<file path="config.mk">
export PLATFORM = sky130hd
export DESIGN_NAME = sac_adc_ctrl
export DESIGN_NICKNAME = d
export VERILOG_FILES = /design/src/logic/sac_pkg.sv /design/src/logic/sac_adc_ctrl.sv /design/src/logic/sac_sar_core.sv
export VERILOG_INCLUDE_DIRS = /design/src /design/src/logic
export SDC_FILE = /design/constraint.sdc
export NUM_CORES = 1
export LEC_CHECK = 0
export BUFFER_PORTS_ARGS = -buffer_cell sky130_fd_sc_hd__buf_2
export CAP_MARGIN = 10
export CORE_MARGIN = 3
export CORE_UTILIZATION = 45
export CTS_BUF_LIST = sky130_fd_sc_hd__clkbuf_4
export DETAILED_ROUTE_END_ITERATION = 8
export GPL_TIMING_DRIVEN = 0
export PLACE_DENSITY_LB_ADDON = 0.05
export RECOVER_POWER = 50
export SETUP_SLACK_MARGIN = 0.1
export SYNTH_ARGS = -nofsm -noshare
export SYNTH_HDL_FRONTEND = slang
export SYNTH_SLANG_ARGS = --single-unit
</file>
<file path="constraint.sdc">
create_clock -name mclk -period 2.7 [get_ports mclk]
set_input_delay 0 -clock mclk [delete_from_list [all_inputs] [get_ports mclk]]
set_output_delay 0 -clock mclk [all_outputs]
set_load 0.1 [all_outputs]
</file>
<file path="src/logic/sac_consts.svh">
`ifndef SAC_CONSTS_SVH
`define SAC_CONSTS_SVH

// ****************************************************************
// register indices (byte address is four times the index)
// ****************************************************************
`define SAC_IDX_IRQ_EN   8'h0B
`define SAC_IDX_IRQ_FLAG 8'h0C
`define SAC_IDX_RES_HI   8'h17
`define SAC_IDX_CTRL     8'h18
`define SAC_IDX_CFG      8'h19

// ****************************************************************
// field positions
// ****************************************************************
`define SAC_DONE_BIT     7
`define SAC_START_BIT    3
`define SAC_DIV_MSB      2
`define SAC_DIV_LSB      0
`define SAC_RESLO_MSB    7
`define SAC_RESLO_LSB    4
`define SAC_REF_MSB      7
`define SAC_REF_LSB      6
`define SAC_LOWREF_BIT   5
`define SAC_CHAN_MSB     4
`define SAC_CHAN_LSB     0

// ****************************************************************
// reset values and codes
// ****************************************************************
`define SAC_CFG_RESET    8'h1F
`define SAC_DIV_RESET    3'h0
`define SAC_RESULT_RESET 12'h000
`define SAC_EXT_CHANNELS 13
`define SAC_CHAN_BANDGAP 5'h0E
`define SAC_CHAN_QUARTER 5'h17
`define SAC_REF_LOW      2'h0
`define SAC_REF_2P48     2'h1
`define SAC_REF_2P00     2'h3
`define SAC_DIV_FULL     8'hFF
`define SAC_RESP_OKAY    2'h0
`define SAC_RESP_SLVERR  2'h2

`endif

</file>
<file path="src/logic/sac_pkg.sv">
package sac_pkg;

   typedef enum logic [5:0] {
      sac_sel_none     = 6'h01,
      sac_sel_irq_en   = 6'h02,
      sac_sel_irq_flag = 6'h04,
      sac_sel_res_hi   = 6'h08,
      sac_sel_ctrl     = 6'h10,
      sac_sel_cfg      = 6'h20
   } sac_reg_sel_t;

   typedef enum logic [2:0] {
      sac_idle    = 3'h1,
      sac_sample  = 3'h2,
      sac_convert = 3'h4
   } sac_state_t;

   typedef enum logic [4:0] {
      sac_ref_supply   = 5'h01,
      sac_ref_bg_1p2   = 5'h02,
      sac_ref_bg_2p48  = 5'h04,
      sac_ref_bg_2p00  = 5'h08,
      sac_ref_reserved = 5'h10
   } sac_ref_t;

   typedef struct packed {
      logic [12:0] ext_en;
      logic        bandgap_en;
      logic        quarter_en;
      sac_ref_t    ref_src;
   } sac_analog_sel_t;

endpackage

</file>
<file path="src/logic/sac_adc_ctrl.sv">
// Notes on behaviour
// - a 12-bit result is found by successive approximation of the chosen input.
// - converter clock is system clock divided by 256 down to 2 by select.
// - writing 1 to control bit 3 starts a conversion.
// - hardware clears the start bit at conversion end; reads 1 while busy.
// - 5-bit channel code 0 to 12 picks external inputs; others reserved.
// - code 01110 picks the bandgap, code 10111 a quarter of supply.
// - 2-bit reference field: 00 low choice, 01 2.48 V, 11 2.00 V.
// - with field 00, select bit 0 means supply, 1 means 1.2 V bandgap.
// - result bits 11..4 in their own register, bits 3..0 in control upper nibble.
// - conversion end sets bit 7 of the interrupt flag register.
// - flag bits written 0 clear, bits written 1 are left alone.
//
// Local design decision: register access over AXI4-Lite.
`include "sac_consts.svh"

module sac_adc_ctrl
   import sac_pkg::*;
#(
   parameter int ADDR_W = 8,
   parameter int WIDTH  = 12
) (
   input  wire logic              mclk,
   input  wire logic              arst_n,
   input  wire logic [ADDR_W-1:0] s_axi_awaddr,
   input  wire logic              s_axi_awvalid,
   output logic                   s_axi_awready,
   input  wire logic [31:0]       s_axi_wdata,
   input  wire logic [3:0]        s_axi_wstrb,
   input  wire logic              s_axi_wvalid,
   output logic                   s_axi_wready,
   output logic [1:0]             s_axi_bresp,
   output logic                   s_axi_bvalid,
   input  wire logic              s_axi_bready,
   input  wire logic [ADDR_W-1:0] s_axi_araddr,
   input  wire logic              s_axi_arvalid,
   output logic                   s_axi_arready,
   output logic [31:0]            s_axi_rdata,
   output logic [1:0]             s_axi_rresp,
   output logic                   s_axi_rvalid,
   input  wire logic              s_axi_rready,
   input  wire logic              comp_hi,
   output logic                   sample_hold,
   output logic [WIDTH-1:0]       dac_code,
   output sac_analog_sel_t        analog_sel,
   output logic                   irq
);

   // ****************************************************************
   // address decode
   // ****************************************************************
   function automatic sac_reg_sel_t decode(input logic [ADDR_W-1:0] a);
      logic [ADDR_W-1:0] idx;
      idx    = a >> 2;
      decode = sac_sel_none;
      if (a[1:0] == 2'h0) begin
         if (idx == ADDR_W'(`SAC_IDX_IRQ_EN)) begin
            decode = sac_sel_irq_en;
         end else if (idx == ADDR_W'(`SAC_IDX_IRQ_FLAG)) begin
            decode = sac_sel_irq_flag;
         end else if (idx == ADDR_W'(`SAC_IDX_RES_HI)) begin
            decode = sac_sel_res_hi;
         end else if (idx == ADDR_W'(`SAC_IDX_CTRL)) begin
            decode = sac_sel_ctrl;
         end else if (idx == ADDR_W'(`SAC_IDX_CFG)) begin
            decode = sac_sel_cfg;
         end
      end
   endfunction

   // ****************************************************************
   // state
   // ****************************************************************
   logic              aw_held;
   logic              w_held;
   logic [ADDR_W-1:0] aw_addr;
   logic [7:0]        w_byte;
   logic              w_lane0;
   logic              next_aw_held;
   logic              next_w_held;
   logic              next_bvalid;
   logic              next_rvalid;
   logic              aw_take;
   logic              w_take;
   logic              ar_take;
   logic              do_write;
   sac_reg_sel_t      wr_sel;
   sac_reg_sel_t      rd_sel;

   logic              conv_start_bit;
   logic              start_req;
   logic [2:0]        conv_clock_divider_select;
   logic [7:0]        conv_config;
   logic              conv_done_flag;
   logic              conv_done_irq_enable;
   logic [7:0]        div_cnt;
   logic [7:0]        div_limit;
   logic              tick;
   logic [WIDTH-1:0]  result;
   logic              core_done;
   logic              wr_ctrl;
   logic              wr_flag;
   logic              wr_en;
   logic              wr_cfg;
   logic [7:0]        rd_byte;

   logic [4:0]        input_channel_select;
   logic [1:0]        reference_select;
   logic              low_reference_select;

   assign input_channel_select = conv_config[`SAC_CHAN_MSB:`SAC_CHAN_LSB];
   assign reference_select     = conv_config[`SAC_REF_MSB:`SAC_REF_LSB];
   assign low_reference_select = conv_config[`SAC_LOWREF_BIT];

   // ****************************************************************
   // axi4-lite handshakes
   // ****************************************************************
   // one write and one read in flight; address and data may come in either order
   always_comb begin
      aw_take      = s_axi_awvalid && s_axi_awready;
      w_take       = s_axi_wvalid && s_axi_wready;
      ar_take      = s_axi_arvalid && s_axi_arready;
      do_write     = aw_held && w_held && !s_axi_bvalid;
      next_aw_held = aw_take ? 1'b1 : (do_write ? 1'b0 : aw_held);
      next_w_held  = w_take ? 1'b1 : (do_write ? 1'b0 : w_held);
      next_bvalid  = do_write ? 1'b1 : ((s_axi_bvalid && s_axi_bready) ? 1'b0 : s_axi_bvalid);
      next_rvalid  = ar_take ? 1'b1 : ((s_axi_rvalid && s_axi_rready) ? 1'b0 : s_axi_rvalid);
      wr_sel       = decode(aw_addr);
      rd_sel       = decode(s_axi_araddr);
      wr_ctrl      = do_write && w_lane0 && (wr_sel == sac_sel_ctrl);
      wr_flag      = do_write && w_lane0 && (wr_sel == sac_sel_irq_flag);
      wr_en        = do_write && w_lane0 && (wr_sel == sac_sel_irq_en);
      wr_cfg       = do_write && w_lane0 && (wr_sel == sac_sel_cfg);
   end

   always_ff @(posedge mclk or negedge arst_n) begin
      if (!arst_n) begin
         aw_held       <= 1'b0;
         w_held        <= 1'b0;
         aw_addr       <= '0;
         w_byte        <= 8'h00;
         w_lane0       <= 1'b0;
         s_axi_awready <= 1'b0;
         s_axi_wready  <= 1'b0;
         s_axi_bvalid  <= 1'b0;
         s_axi_bresp   <= `SAC_RESP_OKAY;
      end else begin
         aw_held       <= next_aw_held;
         w_held        <= next_w_held;
         s_axi_bvalid  <= next_bvalid;
         // ready only reopens once the response has gone, so nothing queues up
         s_axi_awready <= !next_aw_held && !next_bvalid;
         s_axi_wready  <= !next_w_held && !next_bvalid;
         if (aw_take) begin
            aw_addr <= s_axi_awaddr;
         end
         if (w_take) begin
            w_byte  <= s_axi_wdata[7:0];
            w_lane0 <= s_axi_wstrb[0];
         end
         if (do_write) begin
            s_axi_bresp <= (wr_sel == sac_sel_none) ? `SAC_RESP_SLVERR : `SAC_RESP_OKAY;
         end
      end
   end

   // ****************************************************************
   // read path
   // ****************************************************************
   always_comb begin
      rd_byte = 8'h00;
      unique case (rd_sel)
         sac_sel_irq_en:   rd_byte[`SAC_DONE_BIT] = conv_done_irq_enable;
         sac_sel_irq_flag: rd_byte[`SAC_DONE_BIT] = conv_done_flag;
         sac_sel_res_hi:   rd_byte = result[WIDTH-1:WIDTH-8];
         sac_sel_ctrl: begin
            rd_byte[`SAC_RESLO_MSB:`SAC_RESLO_LSB] = result[3:0];
            rd_byte[`SAC_START_BIT]                = conv_start_bit;
            rd_byte[`SAC_DIV_MSB:`SAC_DIV_LSB]     = conv_clock_divider_select;
         end
         sac_sel_cfg:      rd_byte = conv_config;
         sac_sel_none:     rd_byte = 8'h00;
      endcase
   end

   always_ff @(posedge mclk or negedge arst_n) begin
      if (!arst_n) begin
         s_axi_arready <= 1'b0;
         s_axi_rvalid  <= 1'b0;
         s_axi_rdata   <= 32'h0000_0000;
         s_axi_rresp   <= `SAC_RESP_OKAY;
      end else begin
         s_axi_rvalid  <= next_rvalid;
         s_axi_arready <= !next_rvalid;
         if (ar_take) begin
            s_axi_rdata <= {24'h00_0000, rd_byte};
            s_axi_rresp <= (rd_sel == sac_sel_none) ? `SAC_RESP_SLVERR : `SAC_RESP_OKAY;
         end
      end
   end

   // ****************************************************************
   // control and configuration
   // ****************************************************************
   // a 1 written while busy is ignored, and a 0 never aborts a conversion
   always_ff @(posedge mclk or negedge arst_n) begin
      if (!arst_n) begin
         conv_start_bit            <= 1'b0;
         start_req                 <= 1'b0;
         conv_clock_divider_select <= `SAC_DIV_RESET;
      end else begin
         start_req <= 1'b0;
         if (wr_ctrl) begin
            conv_clock_divider_select <= w_byte[`SAC_DIV_MSB:`SAC_DIV_LSB];
         end
         if (core_done) begin
            conv_start_bit <= 1'b0;
         end else if (wr_ctrl && w_byte[`SAC_START_BIT] && !conv_start_bit) begin
            conv_start_bit <= 1'b1;
            start_req      <= 1'b1;
         end
      end
   end

   always_ff @(posedge mclk or negedge arst_n) begin
      if (!arst_n) begin
         conv_config <= `SAC_CFG_RESET;
      end else if (wr_cfg) begin
         conv_config <= w_byte;
      end
   end

   // ****************************************************************
   // converter clock divider
   // ****************************************************************
   // divide ratio is 2^(8-select); one tick per converter clock period
   assign div_limit = `SAC_DIV_FULL >> conv_clock_divider_select;

   always_ff @(posedge mclk or negedge arst_n) begin
      if (!arst_n) begin
         div_cnt <= 8'h00;
         tick    <= 1'b0;
      end else if (start_req || div_cnt >= div_limit) begin
         // restart on start so the sample phase gets a whole period
         div_cnt <= 8'h00;
         tick    <= !start_req && (div_cnt >= div_limit);
      end else begin
         div_cnt <= div_cnt + 8'h01;
         tick    <= 1'b0;
      end
   end

   // ****************************************************************
   // approximation core
   // ****************************************************************
   // result is written by the core at the same edge its done pulse rises,
   // one edge before the start bit clears and the flag sets
   sac_sar_core #(
      .WIDTH (WIDTH)
   ) u_core (
      .mclk        (mclk),
      .arst_n      (arst_n),
      .tick        (tick),
      .start       (start_req),
      .comp_hi     (comp_hi),
      .sample_hold (sample_hold),
      .dac_code    (dac_code),
      .result      (result),
      .done        (core_done)
   );

   // ****************************************************************
   // interrupt flag and enable
   // ****************************************************************
   // a done event in the same cycle as a clearing write keeps the flag set
   always_ff @(posedge mclk or negedge arst_n) begin
      if (!arst_n) begin
         conv_done_flag <= 1'b0;
      end else begin
         conv_done_flag <= core_done
            || (conv_done_flag && !(wr_flag && !w_byte[`SAC_DONE_BIT]));
      end
   end

   always_ff @(posedge mclk or negedge arst_n) begin
      if (!arst_n) begin
         conv_done_irq_enable <= 1'b0;
      end else if (wr_en) begin
         conv_done_irq_enable <= w_byte[`SAC_DONE_BIT];
      end
   end

   always_ff @(posedge mclk or negedge arst_n) begin
      if (!arst_n) begin
         irq <= 1'b0;
      end else begin
         irq <= conv_done_flag && conv_done_irq_enable;
      end
   end

   // ****************************************************************
   // analog selection outputs
   // ****************************************************************
   // reserved channel codes enable no input at all rather than a guess
   genvar ch;
   generate
      for (ch = 0; ch < `SAC_EXT_CHANNELS; ch++) begin : g_ext
         always_ff @(posedge mclk or negedge arst_n) begin
            if (!arst_n) begin
               analog_sel.ext_en[ch] <= 1'b0;
            end else begin
               analog_sel.ext_en[ch] <= (input_channel_select == 5'(ch));
            end
         end
      end
   endgenerate

   always_ff @(posedge mclk or negedge arst_n) begin
      if (!arst_n) begin
         analog_sel.bandgap_en <= 1'b0;
         analog_sel.quarter_en <= 1'b0;
         analog_sel.ref_src    <= sac_ref_supply;
      end else begin
         analog_sel.bandgap_en <= (input_channel_select == `SAC_CHAN_BANDGAP);
         analog_sel.quarter_en <= (input_channel_select == `SAC_CHAN_QUARTER);
         if (reference_select == `SAC_REF_LOW) begin
            analog_sel.ref_src <= low_reference_select ? sac_ref_bg_1p2 : sac_ref_supply;
         end else if (reference_select == `SAC_REF_2P48) begin
            analog_sel.ref_src <= sac_ref_bg_2p48;
         end else if (reference_select == `SAC_REF_2P00) begin
            analog_sel.ref_src <= sac_ref_bg_2p00;
         end else begin
            analog_sel.ref_src <= sac_ref_reserved;
         end
      end
   end

endmodule

</file>
<file path="src/logic/sac_sar_core.sv">
`include "sac_consts.svh"

module sac_sar_core
   import sac_pkg::*;
#(
   parameter int WIDTH = 12
) (
   input  wire logic             mclk,
   input  wire logic             arst_n,
   input  wire logic             tick,
   input  wire logic             start,
   input  wire logic             comp_hi,
   output logic                  sample_hold,
   output logic [WIDTH-1:0]      dac_code,
   output logic [WIDTH-1:0]      result,
   output logic                  done
);

   sac_state_t              state;
   logic [$clog2(WIDTH)-1:0] bit_idx;
   logic [WIDTH-1:0]         kept;

   // one converter clock to sample, then one bit decided per converter clock
   always_ff @(posedge mclk or negedge arst_n) begin
      if (!arst_n) begin
         state       <= sac_idle;
         bit_idx     <= '0;
         kept        <= '0;
         dac_code    <= '0;
         sample_hold <= 1'b0;
         done        <= 1'b0;
         result      <= `SAC_RESULT_RESET;
      end else begin
         done <= 1'b0;
         unique case (state)
            sac_idle: begin
               if (start) begin
                  state       <= sac_sample;
                  sample_hold <= 1'b1;
               end
            end
            sac_sample: begin
               if (tick) begin
                  state       <= sac_convert;
                  sample_hold <= 1'b0;
                  bit_idx     <= ($clog2(WIDTH))'(WIDTH - 1);
                  kept        <= '0;
                  dac_code    <= WIDTH'(1) << (WIDTH - 1);
               end
            end
            sac_convert: begin
               if (tick) begin
                  // comparator high means input is at or above the trial code
                  if (bit_idx == '0) begin
                     result   <= comp_hi ? dac_code : kept;
                     done     <= 1'b1;
                     dac_code <= '0;
                     state    <= sac_idle;
                  end else begin
                     kept     <= comp_hi ? dac_code : kept;
                     dac_code <= (comp_hi ? dac_code : kept) | (WIDTH'(1) << (bit_idx - 1'b1));
                     bit_idx  <= bit_idx - 1'b1;
                  end
               end
            end
            default: state <= sac_idle;
         endcase
      end
   end

endmodule

</file>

....

▶ _Instructions for the task_
A count is all that should be returned: the number of lines in these records containing the string "converter".

▶ _Your solution_
4